──────── Supplied records ────────

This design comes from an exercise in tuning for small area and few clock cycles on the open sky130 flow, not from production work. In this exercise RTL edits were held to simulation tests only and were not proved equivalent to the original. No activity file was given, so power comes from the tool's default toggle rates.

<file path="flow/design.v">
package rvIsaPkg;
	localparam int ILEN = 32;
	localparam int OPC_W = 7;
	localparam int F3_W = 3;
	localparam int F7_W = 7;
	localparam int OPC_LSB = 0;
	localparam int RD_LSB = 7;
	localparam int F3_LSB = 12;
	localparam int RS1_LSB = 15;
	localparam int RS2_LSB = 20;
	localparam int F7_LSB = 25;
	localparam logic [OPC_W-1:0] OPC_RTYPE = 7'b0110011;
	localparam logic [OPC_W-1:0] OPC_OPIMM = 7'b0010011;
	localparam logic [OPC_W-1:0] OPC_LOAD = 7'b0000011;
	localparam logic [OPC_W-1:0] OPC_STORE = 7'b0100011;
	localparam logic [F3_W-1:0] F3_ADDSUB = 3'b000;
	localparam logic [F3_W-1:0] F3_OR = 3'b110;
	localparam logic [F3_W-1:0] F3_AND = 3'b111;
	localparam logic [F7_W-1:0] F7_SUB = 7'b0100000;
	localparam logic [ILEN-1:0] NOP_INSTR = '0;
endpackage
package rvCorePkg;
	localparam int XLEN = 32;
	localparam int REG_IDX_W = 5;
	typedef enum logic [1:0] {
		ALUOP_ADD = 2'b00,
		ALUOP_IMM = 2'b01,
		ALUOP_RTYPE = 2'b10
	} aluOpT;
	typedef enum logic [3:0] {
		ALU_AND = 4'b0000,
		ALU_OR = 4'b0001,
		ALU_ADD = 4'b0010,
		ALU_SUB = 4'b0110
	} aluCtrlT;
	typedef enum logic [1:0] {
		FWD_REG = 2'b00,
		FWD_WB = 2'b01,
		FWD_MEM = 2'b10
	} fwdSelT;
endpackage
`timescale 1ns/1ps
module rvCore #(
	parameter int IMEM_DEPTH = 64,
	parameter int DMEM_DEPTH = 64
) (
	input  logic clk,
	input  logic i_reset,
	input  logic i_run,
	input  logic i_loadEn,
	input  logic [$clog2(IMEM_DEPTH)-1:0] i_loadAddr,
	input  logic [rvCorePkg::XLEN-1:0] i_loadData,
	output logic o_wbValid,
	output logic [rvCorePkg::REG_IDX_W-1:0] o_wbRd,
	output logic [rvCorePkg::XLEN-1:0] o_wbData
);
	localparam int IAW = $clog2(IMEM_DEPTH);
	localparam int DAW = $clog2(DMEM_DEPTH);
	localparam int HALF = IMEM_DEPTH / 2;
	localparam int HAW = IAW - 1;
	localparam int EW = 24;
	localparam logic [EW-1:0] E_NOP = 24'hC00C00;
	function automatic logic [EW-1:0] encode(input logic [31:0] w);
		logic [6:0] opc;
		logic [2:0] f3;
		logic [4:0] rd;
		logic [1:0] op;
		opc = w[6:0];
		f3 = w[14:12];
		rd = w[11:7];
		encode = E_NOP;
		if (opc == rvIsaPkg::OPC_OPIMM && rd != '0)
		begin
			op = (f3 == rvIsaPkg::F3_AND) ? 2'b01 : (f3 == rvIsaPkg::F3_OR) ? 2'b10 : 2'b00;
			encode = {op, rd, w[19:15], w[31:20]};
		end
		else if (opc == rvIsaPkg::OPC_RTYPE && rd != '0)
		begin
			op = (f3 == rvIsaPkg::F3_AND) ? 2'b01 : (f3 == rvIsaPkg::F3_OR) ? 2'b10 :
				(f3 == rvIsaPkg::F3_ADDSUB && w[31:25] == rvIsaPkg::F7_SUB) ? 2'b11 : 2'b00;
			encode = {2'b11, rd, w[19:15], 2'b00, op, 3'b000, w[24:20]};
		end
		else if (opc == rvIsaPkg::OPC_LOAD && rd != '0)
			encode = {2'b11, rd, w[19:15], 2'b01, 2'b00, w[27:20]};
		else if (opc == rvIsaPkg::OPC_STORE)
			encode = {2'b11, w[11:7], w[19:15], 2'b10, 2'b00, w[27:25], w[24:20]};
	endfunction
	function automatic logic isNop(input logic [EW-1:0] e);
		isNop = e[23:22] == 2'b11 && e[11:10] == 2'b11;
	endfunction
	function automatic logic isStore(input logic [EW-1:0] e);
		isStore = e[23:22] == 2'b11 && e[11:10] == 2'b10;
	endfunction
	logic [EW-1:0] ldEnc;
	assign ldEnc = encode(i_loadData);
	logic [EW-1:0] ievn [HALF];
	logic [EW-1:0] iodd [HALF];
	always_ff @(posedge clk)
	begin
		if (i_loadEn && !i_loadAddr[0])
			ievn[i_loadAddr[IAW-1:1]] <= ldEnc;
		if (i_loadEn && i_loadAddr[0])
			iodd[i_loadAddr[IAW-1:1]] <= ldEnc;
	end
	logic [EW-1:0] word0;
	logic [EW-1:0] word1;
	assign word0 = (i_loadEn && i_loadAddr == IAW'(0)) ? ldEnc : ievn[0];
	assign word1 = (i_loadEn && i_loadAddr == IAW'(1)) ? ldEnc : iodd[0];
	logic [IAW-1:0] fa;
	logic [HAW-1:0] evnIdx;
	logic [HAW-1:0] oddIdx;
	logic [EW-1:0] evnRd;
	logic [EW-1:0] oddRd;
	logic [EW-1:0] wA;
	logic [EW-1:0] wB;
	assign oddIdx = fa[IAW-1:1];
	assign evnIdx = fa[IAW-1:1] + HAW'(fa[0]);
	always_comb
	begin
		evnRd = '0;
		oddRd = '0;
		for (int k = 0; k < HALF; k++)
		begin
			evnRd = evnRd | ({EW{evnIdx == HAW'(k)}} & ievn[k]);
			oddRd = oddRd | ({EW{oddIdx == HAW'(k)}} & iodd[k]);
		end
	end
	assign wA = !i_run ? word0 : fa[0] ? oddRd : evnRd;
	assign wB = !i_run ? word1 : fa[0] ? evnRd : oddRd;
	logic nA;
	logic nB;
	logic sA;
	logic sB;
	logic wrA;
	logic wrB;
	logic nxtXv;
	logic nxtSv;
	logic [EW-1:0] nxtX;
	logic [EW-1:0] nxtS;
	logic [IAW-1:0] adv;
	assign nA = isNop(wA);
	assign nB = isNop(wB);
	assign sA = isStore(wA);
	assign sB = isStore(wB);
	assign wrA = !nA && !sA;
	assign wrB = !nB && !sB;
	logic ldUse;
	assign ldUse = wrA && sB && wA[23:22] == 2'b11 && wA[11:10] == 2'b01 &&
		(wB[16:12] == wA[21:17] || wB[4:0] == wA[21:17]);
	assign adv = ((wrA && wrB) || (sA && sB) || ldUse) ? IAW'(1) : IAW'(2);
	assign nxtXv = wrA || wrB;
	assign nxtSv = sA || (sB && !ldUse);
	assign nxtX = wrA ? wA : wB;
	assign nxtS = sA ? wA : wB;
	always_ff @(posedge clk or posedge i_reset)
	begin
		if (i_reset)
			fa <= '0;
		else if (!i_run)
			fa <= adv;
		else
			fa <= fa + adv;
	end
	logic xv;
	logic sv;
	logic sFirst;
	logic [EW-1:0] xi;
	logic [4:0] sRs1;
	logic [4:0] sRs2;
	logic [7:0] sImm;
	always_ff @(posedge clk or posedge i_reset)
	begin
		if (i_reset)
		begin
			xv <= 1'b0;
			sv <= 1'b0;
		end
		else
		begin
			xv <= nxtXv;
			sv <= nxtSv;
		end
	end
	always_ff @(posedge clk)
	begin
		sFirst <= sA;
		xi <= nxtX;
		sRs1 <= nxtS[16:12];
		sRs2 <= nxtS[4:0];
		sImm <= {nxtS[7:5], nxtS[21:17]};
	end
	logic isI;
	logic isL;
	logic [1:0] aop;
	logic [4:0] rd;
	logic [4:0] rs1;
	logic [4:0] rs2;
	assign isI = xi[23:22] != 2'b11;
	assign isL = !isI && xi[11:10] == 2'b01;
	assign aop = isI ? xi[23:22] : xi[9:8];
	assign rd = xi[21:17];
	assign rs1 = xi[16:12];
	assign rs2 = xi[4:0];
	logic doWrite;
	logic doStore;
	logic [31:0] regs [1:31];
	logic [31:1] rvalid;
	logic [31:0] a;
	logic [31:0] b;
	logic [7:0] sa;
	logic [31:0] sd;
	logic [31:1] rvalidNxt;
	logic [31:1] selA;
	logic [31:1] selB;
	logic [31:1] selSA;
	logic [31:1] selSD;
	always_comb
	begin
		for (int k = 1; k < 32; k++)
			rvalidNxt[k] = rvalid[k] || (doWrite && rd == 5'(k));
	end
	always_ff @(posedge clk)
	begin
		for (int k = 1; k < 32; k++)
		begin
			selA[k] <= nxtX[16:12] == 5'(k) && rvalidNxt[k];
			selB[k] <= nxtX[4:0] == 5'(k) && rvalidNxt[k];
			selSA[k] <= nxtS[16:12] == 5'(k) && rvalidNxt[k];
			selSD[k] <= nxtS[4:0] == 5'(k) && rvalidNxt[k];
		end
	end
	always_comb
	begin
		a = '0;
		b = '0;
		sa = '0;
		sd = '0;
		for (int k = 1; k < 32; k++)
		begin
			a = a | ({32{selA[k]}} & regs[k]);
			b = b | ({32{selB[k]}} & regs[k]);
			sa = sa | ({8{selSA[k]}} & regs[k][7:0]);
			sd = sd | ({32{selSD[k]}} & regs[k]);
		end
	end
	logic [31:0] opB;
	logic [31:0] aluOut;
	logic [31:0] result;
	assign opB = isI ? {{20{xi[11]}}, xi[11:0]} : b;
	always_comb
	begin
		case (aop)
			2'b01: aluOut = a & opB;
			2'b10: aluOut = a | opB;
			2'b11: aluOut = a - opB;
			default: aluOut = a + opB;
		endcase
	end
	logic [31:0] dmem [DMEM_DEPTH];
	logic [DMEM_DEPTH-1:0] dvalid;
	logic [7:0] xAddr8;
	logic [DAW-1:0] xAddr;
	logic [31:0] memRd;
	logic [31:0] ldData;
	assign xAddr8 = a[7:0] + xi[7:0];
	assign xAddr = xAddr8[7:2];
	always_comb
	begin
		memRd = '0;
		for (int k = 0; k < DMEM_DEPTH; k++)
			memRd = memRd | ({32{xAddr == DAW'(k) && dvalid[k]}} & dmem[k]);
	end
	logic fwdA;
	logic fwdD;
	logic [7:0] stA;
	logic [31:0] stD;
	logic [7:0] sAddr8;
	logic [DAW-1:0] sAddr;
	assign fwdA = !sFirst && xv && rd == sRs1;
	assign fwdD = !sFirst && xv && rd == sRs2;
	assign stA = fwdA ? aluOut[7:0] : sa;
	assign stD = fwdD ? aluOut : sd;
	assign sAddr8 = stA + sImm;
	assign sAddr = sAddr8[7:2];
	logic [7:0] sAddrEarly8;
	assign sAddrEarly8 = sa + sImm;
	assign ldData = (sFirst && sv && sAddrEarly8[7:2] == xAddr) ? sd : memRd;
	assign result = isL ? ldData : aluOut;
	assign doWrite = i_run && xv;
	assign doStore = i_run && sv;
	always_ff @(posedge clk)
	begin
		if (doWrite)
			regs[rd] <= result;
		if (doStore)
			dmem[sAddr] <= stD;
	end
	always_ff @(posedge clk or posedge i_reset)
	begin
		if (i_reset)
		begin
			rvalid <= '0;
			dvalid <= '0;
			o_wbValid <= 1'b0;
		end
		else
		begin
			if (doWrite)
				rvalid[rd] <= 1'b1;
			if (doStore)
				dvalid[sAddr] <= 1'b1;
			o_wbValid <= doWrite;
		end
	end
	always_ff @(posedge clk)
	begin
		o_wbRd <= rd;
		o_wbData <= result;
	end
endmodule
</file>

────────
──────── Supplied records ────────

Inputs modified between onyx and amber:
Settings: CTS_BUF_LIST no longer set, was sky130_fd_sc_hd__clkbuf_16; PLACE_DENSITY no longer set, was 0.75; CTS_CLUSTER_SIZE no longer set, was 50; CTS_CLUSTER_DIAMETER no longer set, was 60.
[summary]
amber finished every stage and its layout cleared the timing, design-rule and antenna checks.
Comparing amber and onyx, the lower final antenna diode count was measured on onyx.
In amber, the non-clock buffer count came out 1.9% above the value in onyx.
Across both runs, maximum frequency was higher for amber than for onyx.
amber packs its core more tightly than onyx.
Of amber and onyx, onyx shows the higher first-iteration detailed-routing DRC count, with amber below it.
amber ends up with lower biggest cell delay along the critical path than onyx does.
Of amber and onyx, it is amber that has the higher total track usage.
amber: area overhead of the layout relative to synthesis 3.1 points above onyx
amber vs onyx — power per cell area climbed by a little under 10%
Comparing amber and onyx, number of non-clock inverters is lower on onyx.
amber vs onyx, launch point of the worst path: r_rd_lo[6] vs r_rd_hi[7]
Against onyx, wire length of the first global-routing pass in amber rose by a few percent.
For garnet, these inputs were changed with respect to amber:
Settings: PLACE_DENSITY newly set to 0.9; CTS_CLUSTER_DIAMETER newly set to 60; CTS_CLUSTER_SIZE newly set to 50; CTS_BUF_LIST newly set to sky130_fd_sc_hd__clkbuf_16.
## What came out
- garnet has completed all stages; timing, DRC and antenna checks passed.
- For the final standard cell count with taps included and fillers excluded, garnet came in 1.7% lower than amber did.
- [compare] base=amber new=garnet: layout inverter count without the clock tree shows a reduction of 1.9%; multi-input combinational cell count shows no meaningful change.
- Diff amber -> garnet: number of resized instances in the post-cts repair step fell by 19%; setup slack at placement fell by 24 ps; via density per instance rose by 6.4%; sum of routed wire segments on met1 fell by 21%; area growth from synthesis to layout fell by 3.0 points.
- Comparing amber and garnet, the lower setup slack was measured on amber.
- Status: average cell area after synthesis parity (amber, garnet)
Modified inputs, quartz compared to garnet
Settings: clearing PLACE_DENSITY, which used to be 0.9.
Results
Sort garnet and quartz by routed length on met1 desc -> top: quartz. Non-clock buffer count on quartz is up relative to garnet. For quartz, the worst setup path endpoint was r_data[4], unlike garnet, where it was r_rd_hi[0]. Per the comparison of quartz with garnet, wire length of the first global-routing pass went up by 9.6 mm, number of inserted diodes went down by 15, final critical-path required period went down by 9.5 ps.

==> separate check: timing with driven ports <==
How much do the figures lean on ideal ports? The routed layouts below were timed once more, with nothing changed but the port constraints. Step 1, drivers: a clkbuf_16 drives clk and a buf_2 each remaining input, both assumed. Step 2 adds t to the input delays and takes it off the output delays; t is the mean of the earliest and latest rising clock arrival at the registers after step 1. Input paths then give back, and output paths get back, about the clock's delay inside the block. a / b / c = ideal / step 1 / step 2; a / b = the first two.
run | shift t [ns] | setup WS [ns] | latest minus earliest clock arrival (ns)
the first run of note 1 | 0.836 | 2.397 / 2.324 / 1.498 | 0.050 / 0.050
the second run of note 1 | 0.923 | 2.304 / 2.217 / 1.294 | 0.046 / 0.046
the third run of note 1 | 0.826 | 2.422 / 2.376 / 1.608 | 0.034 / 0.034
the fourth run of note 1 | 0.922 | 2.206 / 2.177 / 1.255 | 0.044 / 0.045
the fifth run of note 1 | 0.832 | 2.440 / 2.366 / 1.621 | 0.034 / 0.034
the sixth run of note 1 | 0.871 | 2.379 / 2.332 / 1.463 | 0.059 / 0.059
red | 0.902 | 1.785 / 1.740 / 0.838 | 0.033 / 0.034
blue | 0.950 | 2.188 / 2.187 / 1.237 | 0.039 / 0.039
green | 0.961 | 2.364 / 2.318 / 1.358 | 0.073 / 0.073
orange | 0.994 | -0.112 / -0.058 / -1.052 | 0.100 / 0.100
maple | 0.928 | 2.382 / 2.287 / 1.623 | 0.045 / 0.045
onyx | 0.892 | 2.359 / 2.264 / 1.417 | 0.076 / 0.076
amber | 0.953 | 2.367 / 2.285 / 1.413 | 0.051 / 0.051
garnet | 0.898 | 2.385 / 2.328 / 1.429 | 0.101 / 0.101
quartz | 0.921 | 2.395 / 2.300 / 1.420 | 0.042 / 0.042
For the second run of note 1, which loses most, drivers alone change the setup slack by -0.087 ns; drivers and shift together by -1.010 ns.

────────

_Instructions to follow_. All that should be written out is the stretch of lines above between the one holding "For garnet, these" and the one holding "separate check: timing", inclusive, exactly as given.

_Your solution_.
For garnet, these inputs were changed with respect to amber:
Settings: PLACE_DENSITY newly set to 0.9; CTS_CLUSTER_DIAMETER newly set to 60; CTS_CLUSTER_SIZE newly set to 50; CTS_BUF_LIST newly set to sky130_fd_sc_hd__clkbuf_16.
## What came out
- garnet has completed all stages; timing, DRC and antenna checks passed.
- For the final standard cell count with taps included and fillers excluded, garnet came in 1.7% lower than amber did.
- [compare] base=amber new=garnet: layout inverter count without the clock tree shows a reduction of 1.9%; multi-input combinational cell count shows no meaningful change.
- Diff amber -> garnet: number of resized instances in the post-cts repair step fell by 19%; setup slack at placement fell by 24 ps; via density per instance rose by 6.4%; sum of routed wire segments on met1 fell by 21%; area growth from synthesis to layout fell by 3.0 points.
- Comparing amber and garnet, the lower setup slack was measured on amber.
- Status: average cell area after synthesis parity (amber, garnet)
Modified inputs, quartz compared to garnet
Settings: clearing PLACE_DENSITY, which used to be 0.9.
Results
Sort garnet and quartz by routed length on met1 desc -> top: quartz. Non-clock buffer count on quartz is up relative to garnet. For quartz, the worst setup path endpoint was r_data[4], unlike garnet, where it was r_rd_hi[0]. Per the comparison of quartz with garnet, wire length of the first global-routing pass went up by 9.6 mm, number of inserted diodes went down by 15, final critical-path required period went down by 9.5 ps.

==> separate check: timing with driven ports <==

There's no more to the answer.